民営化とヴァウチャー

 今、「民営化で誰が得をするか」(石井陽一著、平凡社新書)という本を読んでいます。
 『所有移転型の民営化とは、基本的には国有財産の売却である。国民主権の立場からいえば、国有財産は国民全体に帰属するものであり、事実、日本の公社・公団は、国民の税金や郵貯簡保、年金を原資として形成され、育成され、運営されてきたものだ。』
 著者は、国民の財産を株式にして市場に売却するのなら、何故、国民に分け前が来ないのか、と問題提起します。
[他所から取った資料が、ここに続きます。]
This design comes from an exercise in tuning for small area and a short achievable clock period on the open sky130 flow, not from production work.
Where RTL was checked, it was by simulation tests only, not by an equivalence proof against the original.
No driver is modelled on the clock port, so clocking that relies on it looks cheaper here than on a real chip.

Setup of lane 3:
## tpu
module tpu(
    o, d, w, clk, rst
);
    parameter arraySize = 8;
    output wire [24*arraySize-1:0] o;
    input  wire [8*arraySize-1:0] d;
    input  wire [8*arraySize-1:0] w;
    input   clk, rst;
    reg [2:0] age;
    always @(posedge clk, posedge rst)
        if (rst) age <= 3'd0;
        else if (age != 3'd7) age <= age + 3'd1;
    wire wvalid = (age == 3'd7);
    reg signed [10:0] p [1:8];
    integer k;
    always @(posedge clk, posedge rst)
        if (rst) begin
            for (k = 1; k <= 8; k = k + 1) p[k] <= 11'sd0;
        end else begin
            p[1] <= {{3{d[7]}}, d[7:0]};
            for (k = 2; k <= 8; k = k + 1)
                p[k] <= p[k-1] + {{3{d[8*k-1]}}, d[8*k-1 -: 8]};
        end
    reg signed [10:0] x [2:8];
    always @(posedge clk) begin
        x[2] <= p[8];
        for (k = 3; k <= 8; k = k + 1) x[k] <= x[k-1];
    end
    genvar i;
    generate
        for (i = 1; i <= arraySize; i = i + 1) begin : COL
            reg [7:0] wd [1:7];
            integer s;
            always @(posedge clk) begin
                wd[1] <= w[8*i-1 -: 8];
  ...
==> flow/config.mk <==
export PLATFORM = sky130hd
export DESIGN_NAME = tpu
export DESIGN_NICKNAME = tpu
export VERILOG_FILES = /design/flow/design.v
export SDC_FILE = /design/flow/constraint.sdc
export NUM_CORES = 4
export LEC_CHECK = 0
export CAP_MARGIN = 20
export CORE_MARGIN = 2
export CORE_UTILIZATION = 40
export PLACE_DENSITY = 0.55
export SLEW_MARGIN = 20
==> flow/constraint.sdc <==
create_clock -name core_clock -period 6.0 [get_ports {clk}]
set_input_delay 1.2000 -clock core_clock [delete_from_list [all_inputs] [get_ports {clk}]]
set_output_delay 1.2000 -clock core_clock [all_outputs]
set_load 0.01 [all_outputs]
run.sh (not shown) runs the stock make flow with config.mk's settings and CLKGATE_MAP_FILE= SYNTH_SCRIPT=/design/flow/synth_recipe.tcl, a recipe that flattens the netlist after the stock synthesis.
Modified inputs, lane 4 compared to lane 3
Settings: SETUP_SLACK_MARGIN newly set to 2.5.
Results
Post-CTS setup buffer count in lane 4 vs lane 3: up 215
Lane 3 → lane 4: wire length of the first global-routing pass now larger.
Going from lane 3 to lane 4, the largest net degree at the start of global routing was found to have gone up by 11.
For lane 4, the worst setup path startpoint was COL[4].w8[0]$_DFF_PP0_, unlike lane 3, where it was COL[4].w8[2]$_DFF_PP0_.
Comparing lane 4 and lane 3, the higher routed wire length is on lane 4.
No run of this note included a check of the RTL's function; only the layout flow was run.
『日本の分割民営化は、天下りの口を増やし、高給取り、高額退職金取りが優遇され、低所得の職員はリストラされるという構造になっている。まさに格差社会を象徴している。
 政府保有株の売却に際しては、国民にせめて1枚くらいのヴァウチャー(株券引換証)を交付してもよいところである。あるいは、せめて1株くらいは無償または特別割引価格で交付すべきである。』
 外国の事例を引用し、たとえば、サッチャーの民営化について
 『新自由主義を民営化中心に実践したのが英国のサッチャー元首相であり、規制緩和中心に実践したのが米国のレーガン元大統領である。
 IMFからの借り入れを容易にするため、79年に英国石油会社の政府保有株のうち2億9千万ポンドを売却し、政府債務を軽減しようとしたのが民営化の始まりである。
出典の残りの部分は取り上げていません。